Requirement: Starting at the line that contains "tree | built |" in the listing below, write out every line word for word until you have written the line that contains "sizing | 0 |".

Records provided:
File: src/common/burst_link_pkg.sv
package burst_link_pkg;
	// Reference timing: 125 MHz local clock, 13 MHz radio reference
	localparam int unsigned MCLK_HZ = 125000000;
	localparam int unsigned REF_HZ = 13000000;
	localparam int unsigned SYM_DIV = 48;
	// Local cycles per half period of the divided radio clock
	localparam int unsigned RCLK_HALF = (MCLK_HZ + REF_HZ) / (2 * REF_HZ);
	localparam int unsigned SYM_REF_CYC = SYM_DIV;
	localparam int unsigned BURST_SYMS = 148;
	localparam int unsigned USEFUL_PERIODS = BURST_SYMS - 1;
	localparam int unsigned TAIL_SYMS = 3;
	localparam int unsigned PAYLOAD_SYMS = BURST_SYMS - 2 * TAIL_SYMS;
	localparam int unsigned PSK_BITS = 3;
	localparam logic [2:0] GMSK_TAIL = 3'h0;
	localparam logic [2:0] PSK_TAIL = 3'h7;
	localparam logic [2:0] PSK_IDLE = 3'h7;
	localparam logic GMSK_IDLE_BIT = 1'h1;
	// Control link word: 1 write bit, 7 address bits, 16 data bits
	localparam int unsigned CTRL_ADDR_W = 7;
	localparam int unsigned CTRL_DATA_W = 16;
	localparam int unsigned CTRL_WORD_W = 1 + CTRL_ADDR_W + CTRL_DATA_W;
	localparam int unsigned CTRL_REGS = 8;
	localparam logic [6:0] MODE_REG_ADDR = 7'h00;
	localparam logic [6:0] RAMP_REG_ADDR = 7'h01;
	localparam int unsigned MODE_PSK_BIT = 0;
	localparam int unsigned CTRL_HALF = 4;
	typedef enum logic [1:0] {
		MOD_GMSK = 2'h0,
		MOD_PSK = 2'h1
	} mod_e;
endpackage

File: src/common/burst_link_if.sv
`timescale 1ns/1ps
interface burst_link_if;
	logic radio_system_clock;
	logic serial_transfer_enable;
	logic serial_transfer_data;
	logic rx_transfer_enable;
	logic rx_transfer_data;
	logic receive_frame_marker;
	logic strobe;
	logic control_link_clock;
	logic control_link_data;
	logic control_link_enable;
	modport device (
		output radio_system_clock,
		input serial_transfer_enable,
		input serial_transfer_data,
		output rx_transfer_enable,
		output rx_transfer_data,
		output receive_frame_marker,
		input strobe,
		input control_link_clock,
		input control_link_data,
		input control_link_enable
	);
	modport baseband (
		input radio_system_clock,
		output serial_transfer_enable,
		output serial_transfer_data,
		input rx_transfer_enable,
		input rx_transfer_data,
		input receive_frame_marker,
		output strobe,
		output control_link_clock,
		output control_link_data,
		output control_link_enable
	);
endinterface

File: src/rtl/transmit_modulation_module.sv
`timescale 1ns/1ps
// Behaviour
// [RQ1] Two schemes, GMSK and 8-PSK, polar out
// [RQ2] CORDIC path and phase derivative path
// [RQ3] One symbol per symbol period
// [RQ4] GMSK one bit, 8-PSK three bits
// [RQ5] GMSK idle is endless ones
// [RQ6] 8-PSK idle is all-ones symbol
// [RQ7] Three tail symbols each burst end
// [RQ8] Tails: 0 in GMSK, 7 in 8-PSK
// [RQ9] 148 symbols, 147 useful periods
// [RQ10] Baseband sends bits with enable
// [RQ11] Device sources radio system clock
// [RQ12] Receive data with enable and marker
// [RQ13] Baseband strobe starts transmit/receive; here it arms only the transmit burst, receive words start on rx_word_valid
// [RQ14] Config written over control serial link
// [RQ15] Control link: clock, data, enable
// [RQ16] Registers load stored defaults after reset
// [RQ17] Symbol tick every 48 reference cycles
// [RQ18] 8-PSK packs MSB first, no partial
module transmit_modulation_module #(
	parameter int unsigned PHASE_W = 16,
	parameter logic [15:0] DEFAULT_MODE = 16'h0000,
	parameter logic [15:0] DEFAULT_RAMP = 16'h0000,
	parameter int unsigned SYM_DIV = burst_link_pkg::SYM_REF_CYC
) (
	input wire logic mclk,
	input wire logic rstn,
	burst_link_if.device link,
	input wire logic [15:0] rx_word,
	input wire logic rx_word_valid,
	output logic rx_word_ready,
	output logic [2:0] symbol,
	output logic symbol_valid,
	output logic burst_active,
	output logic psk_mode,
	output logic [PHASE_W-1:0] cordic_phase,
	output logic [PHASE_W-1:0] amplitude,
	output logic signed [PHASE_W-1:0] phase_step,
	output logic [15:0] ramp_level,
	output logic defaults_loaded
);
	// Symbol counter is 6 bits; 8-PSK needs four radio clocks per symbol at least
	if (PHASE_W < 8 || PHASE_W > 32 || SYM_DIV < 4 || SYM_DIV > 64) begin : g_bad_param
		$error("transmit_modulation_module: parameter out of range");
	end

	////////////////////////////////////////////////////////////////
	// Radio clock divider and symbol tick
	logic [7:0] half_cnt_reg;
	logic rclk_reg;
	logic [5:0] ref_cnt_reg;
	logic sym_tick_reg;

	always_ff @(posedge mclk or negedge rstn) begin
		if (!rstn) begin
			half_cnt_reg <= 8'h00;
			rclk_reg <= 1'b0;
		end else if (half_cnt_reg == 8'(burst_link_pkg::RCLK_HALF - 1)) begin
			half_cnt_reg <= 8'h00;
			rclk_reg <= ~rclk_reg; // RQ11
		end else begin
			half_cnt_reg <= half_cnt_reg + 8'h01;
		end
	end
	assign link.radio_system_clock = rclk_reg; // RQ11

	wire ref_rise = (half_cnt_reg == 8'(burst_link_pkg::RCLK_HALF - 1)) && !rclk_reg;

	always_ff @(posedge mclk or negedge rstn) begin
		if (!rstn) begin
			ref_cnt_reg <= 6'h00;
			sym_tick_reg <= 1'b0;
		end else begin
			sym_tick_reg <= 1'b0;
			if (ref_rise) begin
				if (ref_cnt_reg == 6'(SYM_DIV - 1)) begin
					ref_cnt_reg <= 6'h00;
					sym_tick_reg <= 1'b1; // RQ17 RQ3
				end else begin
					ref_cnt_reg <= ref_cnt_reg + 6'h01;
				end
			end
		end
	end

	////////////////////////////////////////////////////////////////
	// Pin synchronisers
	logic [5:0] s1_reg;
	logic [5:0] s2_reg;
	always_ff @(posedge mclk or negedge rstn) begin
		if (!rstn) begin
			s1_reg <= 6'h00;
			s2_reg <= 6'h00;
		end else begin
			s1_reg <= {link.serial_transfer_enable, link.serial_transfer_data, link.strobe,
				link.control_link_clock, link.control_link_data, link.control_link_enable};
			s2_reg <= s1_reg;
		end
	end
	wire tx_en = s2_reg[5];
	wire tx_dat = s2_reg[4];
	wire strobe_s = s2_reg[3];
	wire cclk = s2_reg[2];
	wire cdat = s2_reg[1];
	wire cen = s2_reg[0];

	////////////////////////////////////////////////////////////////
	// Control link slave and register file
	logic cclk_d_reg;
	logic [4:0] cbit_reg;
	logic [23:0] cshift_reg;
	logic [15:0] mode_reg;
	logic [15:0] ramp_reg;
	logic loaded_reg;
	always_ff @(posedge mclk or negedge rstn) begin
		if (!rstn) begin
			cclk_d_reg <= 1'b0;
		end else begin
			cclk_d_reg <= cclk;
		end
	end
	wire cclk_rise = cclk && !cclk_d_reg;

	always_ff @(posedge mclk or negedge rstn) begin
		if (!rstn) begin
			cbit_reg <= 5'h00;
			cshift_reg <= 24'h000000;
		end else if (!cen) begin
			cbit_reg <= 5'h00; // RQ15
		end else if (cclk_rise) begin
			cshift_reg <= {cshift_reg[22:0], cdat}; // RQ14
			cbit_reg <= cbit_reg + 5'h01;
		end
	end
	wire word_done = cen && cclk_rise && cbit_reg == 5'(burst_link_pkg::CTRL_WORD_W - 1);
	wire [23:0] word_in = {cshift_reg[22:0], cdat};

	// Stored defaults loaded one cycle after reset release
	always_ff @(posedge mclk or negedge rstn) begin
		if (!rstn) begin
			mode_reg <= 16'h0000;
			ramp_reg <= 16'h0000;
			loaded_reg <= 1'b0;
		end else if (!loaded_reg) begin
			mode_reg <= DEFAULT_MODE; // RQ16
			ramp_reg <= DEFAULT_RAMP; // RQ16
			loaded_reg <= 1'b1;
		end else if (word_done && word_in[23]) begin
			if (word_in[22:16] == burst_link_pkg::MODE_REG_ADDR) mode_reg <= word_in[15:0]; // RQ14
			if (word_in[22:16] == burst_link_pkg::RAMP_REG_ADDR) ramp_reg <= word_in[15:0]; // RQ14
		end
	end

	////////////////////////////////////////////////////////////////
	// Burst framing: strobe arms, 148 symbols, tails at both ends
	logic strobe_d_reg;
	logic armed_reg;
	logic active_reg;
	logic psk_reg;
	logic [7:0] sym_cnt_reg;
	logic [2:0] pack_reg;
	logic [1:0] pack_cnt_reg;
	logic [2:0] held_reg;
	logic held_ok_reg;
	logic [2:0] sym_reg;
	logic sym_valid_reg;

	always_ff @(posedge mclk or negedge rstn) begin
		if (!rstn) begin
			strobe_d_reg <= 1'b0;
		end else begin
			strobe_d_reg <= strobe_s;
		end
	end

	// Serial bit capture on radio clock rising, qualified by enable
	logic rclk_d_reg;
	always_ff @(posedge mclk or negedge rstn) begin
		if (!rstn) begin
			rclk_d_reg <= 1'b0;
		end else begin
			rclk_d_reg <= rclk_reg;
		end
	end
	wire bit_take = tx_en && rclk_reg && !rclk_d_reg; // RQ10
	wire [1:0] need = psk_reg ? 2'(burst_link_pkg::PSK_BITS - 1) : 2'h0;

	always_ff @(posedge mclk or negedge rstn) begin
		if (!rstn) begin
			pack_reg <= 3'h0;
			pack_cnt_reg <= 2'h0;
			held_reg <= 3'h0;
			held_ok_reg <= 1'b0;
		end else begin
			if (sym_tick_reg) held_ok_reg <= 1'b0;
			if (!active_reg) begin
				pack_cnt_reg <= 2'h0; // RQ18
			end else if (bit_take) begin
				if (pack_cnt_reg == need) begin
					held_reg <= psk_reg ? {pack_reg[1:0], tx_dat} : {2'h0, tx_dat}; // RQ4 RQ18
					held_ok_reg <= 1'b1;
					pack_cnt_reg <= 2'h0;
				end else begin
					pack_reg <= {pack_reg[1:0], tx_dat};
					pack_cnt_reg <= pack_cnt_reg + 2'h1;
				end
			end
		end
	end

	function automatic logic [2:0] idle_symbol(input logic psk);
		idle_symbol = psk ? burst_link_pkg::PSK_IDLE : {2'h0, burst_link_pkg::GMSK_IDLE_BIT};
	endfunction

	// Counter holds the index of the symbol about to be sent
	wire in_tail = sym_cnt_reg < 8'(burst_link_pkg::TAIL_SYMS)
		|| sym_cnt_reg >= 8'(burst_link_pkg::BURST_SYMS - burst_link_pkg::TAIL_SYMS);

	always_ff @(posedge mclk or negedge rstn) begin
		if (!rstn) begin
			armed_reg <= 1'b0;
			active_reg <= 1'b0;
			psk_reg <= 1'b0;
			sym_cnt_reg <= 8'h00;
			sym_reg <= 3'h0;
			sym_valid_reg <= 1'b0;
		end else begin
			sym_valid_reg <= sym_tick_reg; // RQ3
			if (strobe_s && !strobe_d_reg && !active_reg) begin
				armed_reg <= 1'b1; // RQ13
				psk_reg <= mode_reg[burst_link_pkg::MODE_PSK_BIT]; // RQ1
			end
			if (sym_tick_reg) begin
				if (active_reg) begin
					if (sym_cnt_reg == 8'(burst_link_pkg::BURST_SYMS)) begin
						// Last of the 148 went out on the previous tick
						active_reg <= 1'b0; // RQ9
						sym_reg <= idle_symbol(psk_reg); // RQ5 RQ6
					end else begin
						if (in_tail) begin
							sym_reg <= psk_reg ? burst_link_pkg::PSK_TAIL : burst_link_pkg::GMSK_TAIL; // RQ7 RQ8
						end else begin
							sym_reg <= held_ok_reg ? held_reg : sym_reg;
						end
						sym_cnt_reg <= sym_cnt_reg + 8'h01;
					end
				end else begin
					// Idle: GMSK ones, 8-PSK all-ones symbol
					sym_reg <= idle_symbol(psk_reg); // RQ5 RQ6
					if (armed_reg) begin
						armed_reg <= 1'b0;
						active_reg <= 1'b1;
						// Symbol 0 goes out now
						sym_cnt_reg <= 8'h01;
						sym_reg <= psk_reg ? burst_link_pkg::PSK_TAIL : burst_link_pkg::GMSK_TAIL; // RQ7
					end
				end
			end
		end
	end

	////////////////////////////////////////////////////////////////
	// Polar paths: CORDIC-style phase/amplitude and phase derivative
	logic [PHASE_W-1:0] phase_reg;
	logic [PHASE_W-1:0] amp_reg;
	logic signed [PHASE_W-1:0] step_reg;
	function automatic logic [PHASE_W-1:0] psk_angle(input logic [2:0] s);
		psk_angle = {s, {(PHASE_W-3){1'b0}}};
	endfunction
	always_ff @(posedge mclk or negedge rstn) begin
		if (!rstn) begin
			phase_reg <= '0;
			amp_reg <= '0;
			step_reg <= '0;
		end else if (sym_valid_reg) begin
			if (psk_reg) begin
				step_reg <= $signed(psk_angle(sym_reg) - phase_reg); // RQ2
				phase_reg <= psk_angle(sym_reg); // RQ2 RQ1
				amp_reg <= {1'b0, {(PHASE_W-1){1'b1}}};
			end else begin
				// GMSK: +/- quarter turn per bit
				step_reg <= sym_reg[0] ? $signed({2'b01, {(PHASE_W-2){1'b0}}}) : $signed({2'b11, {(PHASE_W-2){1'b0}}});
				phase_reg <= phase_reg + (sym_reg[0] ? {2'b01, {(PHASE_W-2){1'b0}}} : {2'b11, {(PHASE_W-2){1'b0}}});
				amp_reg <= {1'b0, {(PHASE_W-1){1'b1}}};
			end
		end
	end

	////////////////////////////////////////////////////////////////
	// Receive return: word shifted MSB first on radio clock falls
	logic [15:0] rx_shift_reg;
	logic [4:0] rx_cnt_reg;
	logic rx_en_reg;
	logic rx_dat_reg;
	logic rx_mark_reg;
	logic rx_ready_reg;
	wire rclk_fall = !rclk_reg && rclk_d_reg;
	always_ff @(posedge mclk or negedge rstn) begin
		if (!rstn) begin
			rx_shift_reg <= 16'h0000;
			rx_cnt_reg <= 5'h00;
			rx_en_reg <= 1'b0;
			rx_dat_reg <= 1'b0;
			rx_mark_reg <= 1'b0;
			rx_ready_reg <= 1'b0;
		end else begin
			rx_ready_reg <= rx_cnt_reg == 5'h00;
			if (rx_word_valid && rx_ready_reg) begin
				rx_shift_reg <= rx_word;
				rx_cnt_reg <= 5'h10;
				rx_ready_reg <= 1'b0;
			end else if (rclk_fall) begin
				if (rx_cnt_reg != 5'h00) begin
					rx_dat_reg <= rx_shift_reg[15]; // RQ12
					rx_en_reg <= 1'b1; // RQ12
					rx_mark_reg <= rx_cnt_reg == 5'h10; // RQ12
					rx_shift_reg <= {rx_shift_reg[14:0], 1'b0};
					rx_cnt_reg <= rx_cnt_reg - 5'h01;
				end else begin
					rx_en_reg <= 1'b0;
					rx_mark_reg <= 1'b0;
				end
			end
		end
	end
	assign link.rx_transfer_data = rx_dat_reg;
	assign link.rx_transfer_enable = rx_en_reg;
	assign link.receive_frame_marker = rx_mark_reg;
	assign rx_word_ready = rx_ready_reg;

	assign symbol = sym_reg;
	assign symbol_valid = sym_valid_reg;
	assign burst_active = active_reg;
	assign psk_mode = psk_reg;
	assign cordic_phase = phase_reg;
	assign amplitude = amp_reg;
	assign phase_step = step_reg;
	assign ramp_level = ramp_reg;
	assign defaults_loaded = loaded_reg;
endmodule
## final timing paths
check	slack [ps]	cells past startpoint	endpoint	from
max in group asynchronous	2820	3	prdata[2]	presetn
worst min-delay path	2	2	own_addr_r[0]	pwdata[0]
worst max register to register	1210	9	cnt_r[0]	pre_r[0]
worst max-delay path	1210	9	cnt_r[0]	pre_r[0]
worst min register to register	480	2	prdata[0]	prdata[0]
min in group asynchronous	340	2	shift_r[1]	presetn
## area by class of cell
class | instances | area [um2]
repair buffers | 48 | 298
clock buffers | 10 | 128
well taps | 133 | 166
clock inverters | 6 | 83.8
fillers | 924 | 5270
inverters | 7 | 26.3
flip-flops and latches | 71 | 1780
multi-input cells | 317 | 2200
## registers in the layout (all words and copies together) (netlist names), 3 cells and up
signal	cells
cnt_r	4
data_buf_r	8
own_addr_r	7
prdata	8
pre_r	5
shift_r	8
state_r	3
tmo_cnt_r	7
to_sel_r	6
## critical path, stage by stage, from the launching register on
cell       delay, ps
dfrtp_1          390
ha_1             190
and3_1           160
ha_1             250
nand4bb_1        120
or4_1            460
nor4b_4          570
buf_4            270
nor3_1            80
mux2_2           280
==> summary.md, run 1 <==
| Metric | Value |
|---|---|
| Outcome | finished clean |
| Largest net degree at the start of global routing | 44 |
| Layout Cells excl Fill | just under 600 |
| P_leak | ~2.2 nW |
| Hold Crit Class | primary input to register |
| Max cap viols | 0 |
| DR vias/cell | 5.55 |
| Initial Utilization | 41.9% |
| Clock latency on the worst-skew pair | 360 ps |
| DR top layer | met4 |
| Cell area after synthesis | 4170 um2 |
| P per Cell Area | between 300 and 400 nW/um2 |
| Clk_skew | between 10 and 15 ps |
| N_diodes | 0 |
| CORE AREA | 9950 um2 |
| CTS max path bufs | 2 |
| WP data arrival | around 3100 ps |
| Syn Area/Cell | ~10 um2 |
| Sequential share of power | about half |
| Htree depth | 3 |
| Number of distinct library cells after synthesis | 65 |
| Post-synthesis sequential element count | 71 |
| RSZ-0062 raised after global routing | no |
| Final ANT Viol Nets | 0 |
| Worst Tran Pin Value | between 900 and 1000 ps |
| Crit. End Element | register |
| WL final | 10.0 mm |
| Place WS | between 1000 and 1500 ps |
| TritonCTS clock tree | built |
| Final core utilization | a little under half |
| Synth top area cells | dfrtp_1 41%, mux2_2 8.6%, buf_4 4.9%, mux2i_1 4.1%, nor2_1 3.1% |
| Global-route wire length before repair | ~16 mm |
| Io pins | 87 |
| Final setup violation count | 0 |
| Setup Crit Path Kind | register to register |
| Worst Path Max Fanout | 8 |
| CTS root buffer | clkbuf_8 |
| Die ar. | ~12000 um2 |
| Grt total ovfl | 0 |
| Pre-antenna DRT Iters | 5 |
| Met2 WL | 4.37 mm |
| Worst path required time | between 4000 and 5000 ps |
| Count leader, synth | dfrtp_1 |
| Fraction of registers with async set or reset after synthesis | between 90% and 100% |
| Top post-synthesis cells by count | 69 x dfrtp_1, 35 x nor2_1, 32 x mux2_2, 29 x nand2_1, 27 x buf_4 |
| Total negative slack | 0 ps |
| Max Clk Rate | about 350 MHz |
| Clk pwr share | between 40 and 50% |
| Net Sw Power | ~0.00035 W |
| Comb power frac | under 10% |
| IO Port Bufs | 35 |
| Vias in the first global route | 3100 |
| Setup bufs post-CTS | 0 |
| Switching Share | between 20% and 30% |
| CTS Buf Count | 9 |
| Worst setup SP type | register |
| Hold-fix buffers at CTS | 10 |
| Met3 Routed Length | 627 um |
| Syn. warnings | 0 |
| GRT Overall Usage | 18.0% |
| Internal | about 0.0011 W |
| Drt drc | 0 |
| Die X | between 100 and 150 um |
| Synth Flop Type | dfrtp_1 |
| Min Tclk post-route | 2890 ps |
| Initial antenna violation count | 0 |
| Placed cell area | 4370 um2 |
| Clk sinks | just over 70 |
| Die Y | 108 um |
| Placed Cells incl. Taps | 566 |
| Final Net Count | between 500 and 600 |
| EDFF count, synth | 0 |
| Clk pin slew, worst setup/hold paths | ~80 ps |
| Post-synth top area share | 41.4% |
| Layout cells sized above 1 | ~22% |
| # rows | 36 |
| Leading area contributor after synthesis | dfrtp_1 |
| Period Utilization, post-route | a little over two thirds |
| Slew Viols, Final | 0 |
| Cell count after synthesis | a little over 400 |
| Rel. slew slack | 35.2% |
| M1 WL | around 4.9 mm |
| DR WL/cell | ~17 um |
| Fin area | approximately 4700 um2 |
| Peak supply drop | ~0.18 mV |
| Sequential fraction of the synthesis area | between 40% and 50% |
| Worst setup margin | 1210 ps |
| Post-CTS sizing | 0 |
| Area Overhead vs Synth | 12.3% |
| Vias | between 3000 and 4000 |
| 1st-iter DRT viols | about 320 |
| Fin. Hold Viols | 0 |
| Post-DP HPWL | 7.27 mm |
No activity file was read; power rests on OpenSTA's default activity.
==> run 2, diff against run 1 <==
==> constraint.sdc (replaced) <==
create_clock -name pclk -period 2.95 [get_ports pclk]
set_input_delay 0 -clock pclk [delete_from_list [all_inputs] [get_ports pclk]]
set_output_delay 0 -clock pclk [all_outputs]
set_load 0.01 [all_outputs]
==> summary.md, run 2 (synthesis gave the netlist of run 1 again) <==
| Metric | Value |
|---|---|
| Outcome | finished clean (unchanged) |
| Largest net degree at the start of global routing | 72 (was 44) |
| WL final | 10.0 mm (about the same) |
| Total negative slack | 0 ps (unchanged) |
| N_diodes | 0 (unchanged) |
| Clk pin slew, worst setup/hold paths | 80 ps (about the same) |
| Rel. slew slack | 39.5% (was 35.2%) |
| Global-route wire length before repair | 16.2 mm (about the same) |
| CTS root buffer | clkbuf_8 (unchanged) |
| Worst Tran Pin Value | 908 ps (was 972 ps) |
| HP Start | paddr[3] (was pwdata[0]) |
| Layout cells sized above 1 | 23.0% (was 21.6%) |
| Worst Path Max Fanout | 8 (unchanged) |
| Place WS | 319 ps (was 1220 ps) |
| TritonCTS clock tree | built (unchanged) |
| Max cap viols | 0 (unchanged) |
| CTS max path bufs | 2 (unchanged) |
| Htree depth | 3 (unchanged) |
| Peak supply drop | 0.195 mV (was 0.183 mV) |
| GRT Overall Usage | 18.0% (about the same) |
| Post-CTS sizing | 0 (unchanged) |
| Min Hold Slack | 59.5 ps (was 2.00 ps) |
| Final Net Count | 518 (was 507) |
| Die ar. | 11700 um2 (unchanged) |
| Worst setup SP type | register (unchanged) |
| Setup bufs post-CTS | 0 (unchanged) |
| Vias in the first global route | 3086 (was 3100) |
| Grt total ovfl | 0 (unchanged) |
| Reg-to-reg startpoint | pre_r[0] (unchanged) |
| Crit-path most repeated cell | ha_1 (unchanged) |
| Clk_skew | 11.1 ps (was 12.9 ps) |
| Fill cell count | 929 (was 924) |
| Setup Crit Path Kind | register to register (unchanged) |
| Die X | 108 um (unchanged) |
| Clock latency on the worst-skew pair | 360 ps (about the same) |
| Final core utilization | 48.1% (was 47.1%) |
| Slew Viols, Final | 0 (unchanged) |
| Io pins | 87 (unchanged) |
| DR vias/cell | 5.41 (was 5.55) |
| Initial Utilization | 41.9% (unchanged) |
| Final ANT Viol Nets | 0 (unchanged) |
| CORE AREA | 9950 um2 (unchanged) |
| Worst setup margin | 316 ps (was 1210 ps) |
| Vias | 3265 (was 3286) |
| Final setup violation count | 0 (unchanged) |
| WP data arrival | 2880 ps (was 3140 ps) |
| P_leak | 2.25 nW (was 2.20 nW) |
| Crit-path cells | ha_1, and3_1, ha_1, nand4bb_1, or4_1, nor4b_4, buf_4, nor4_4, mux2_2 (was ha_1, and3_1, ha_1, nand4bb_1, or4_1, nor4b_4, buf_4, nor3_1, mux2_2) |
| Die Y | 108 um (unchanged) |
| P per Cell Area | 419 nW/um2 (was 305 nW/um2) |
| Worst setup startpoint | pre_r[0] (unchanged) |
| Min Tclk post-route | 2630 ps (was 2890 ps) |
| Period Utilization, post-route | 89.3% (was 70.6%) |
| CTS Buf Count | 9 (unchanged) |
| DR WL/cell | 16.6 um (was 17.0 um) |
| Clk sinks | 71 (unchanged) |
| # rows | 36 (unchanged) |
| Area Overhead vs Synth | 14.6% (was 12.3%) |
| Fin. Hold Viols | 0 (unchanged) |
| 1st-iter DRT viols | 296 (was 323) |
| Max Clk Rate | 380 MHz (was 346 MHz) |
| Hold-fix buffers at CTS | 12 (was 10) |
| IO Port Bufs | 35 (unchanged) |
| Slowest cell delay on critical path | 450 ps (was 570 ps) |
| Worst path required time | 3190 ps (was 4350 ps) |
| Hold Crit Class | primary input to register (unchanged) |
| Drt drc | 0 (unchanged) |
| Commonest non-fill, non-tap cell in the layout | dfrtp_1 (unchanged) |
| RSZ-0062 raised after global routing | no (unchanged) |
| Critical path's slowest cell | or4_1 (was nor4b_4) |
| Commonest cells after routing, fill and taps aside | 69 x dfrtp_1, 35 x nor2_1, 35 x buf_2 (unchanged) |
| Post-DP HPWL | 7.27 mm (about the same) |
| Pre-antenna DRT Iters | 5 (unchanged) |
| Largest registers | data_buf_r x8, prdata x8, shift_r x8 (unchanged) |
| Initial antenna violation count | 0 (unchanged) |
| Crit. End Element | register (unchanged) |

Answer box:
| TritonCTS clock tree | built |
| Final core utilization | a little under half |
| Synth top area cells | dfrtp_1 41%, mux2_2 8.6%, buf_4 4.9%, mux2i_1 4.1%, nor2_1 3.1% |
| Global-route wire length before repair | ~16 mm |
| Io pins | 87 |
| Final setup violation count | 0 |
| Setup Crit Path Kind | register to register |
| Worst Path Max Fanout | 8 |
| CTS root buffer | clkbuf_8 |
| Die ar. | ~12000 um2 |
| Grt total ovfl | 0 |
| Pre-antenna DRT Iters | 5 |
| Met2 WL | 4.37 mm |
| Worst path required time | between 4000 and 5000 ps |
| Count leader, synth | dfrtp_1 |
| Fraction of registers with async set or reset after synthesis | between 90% and 100% |
| Top post-synthesis cells by count | 69 x dfrtp_1, 35 x nor2_1, 32 x mux2_2, 29 x nand2_1, 27 x buf_4 |
| Total negative slack | 0 ps |
| Max Clk Rate | about 350 MHz |
| Clk pwr share | between 40 and 50% |
| Net Sw Power | ~0.00035 W |
| Comb power frac | under 10% |
| IO Port Bufs | 35 |
| Vias in the first global route | 3100 |
| Setup bufs post-CTS | 0 |
| Switching Share | between 20% and 30% |
| CTS Buf Count | 9 |
| Worst setup SP type | register |
| Hold-fix buffers at CTS | 10 |
| Met3 Routed Length | 627 um |
| Syn. warnings | 0 |
| GRT Overall Usage | 18.0% |
| Internal | about 0.0011 W |
| Drt drc | 0 |
| Die X | between 100 and 150 um |
| Synth Flop Type | dfrtp_1 |
| Min Tclk post-route | 2890 ps |
| Initial antenna violation count | 0 |
| Placed cell area | 4370 um2 |
| Clk sinks | just over 70 |
| Die Y | 108 um |
| Placed Cells incl. Taps | 566 |
| Final Net Count | between 500 and 600 |
| EDFF count, synth | 0 |
| Clk pin slew, worst setup/hold paths | ~80 ps |
| Post-synth top area share | 41.4% |
| Layout cells sized above 1 | ~22% |
| # rows | 36 |
| Leading area contributor after synthesis | dfrtp_1 |
| Period Utilization, post-route | a little over two thirds |
| Slew Viols, Final | 0 |
| Cell count after synthesis | a little over 400 |
| Rel. slew slack | 35.2% |
| M1 WL | around 4.9 mm |
| DR WL/cell | ~17 um |
| Fin area | approximately 4700 um2 |
| Peak supply drop | ~0.18 mV |
| Sequential fraction of the synthesis area | between 40% and 50% |
| Worst setup margin | 1210 ps |
| Post-CTS sizing | 0 |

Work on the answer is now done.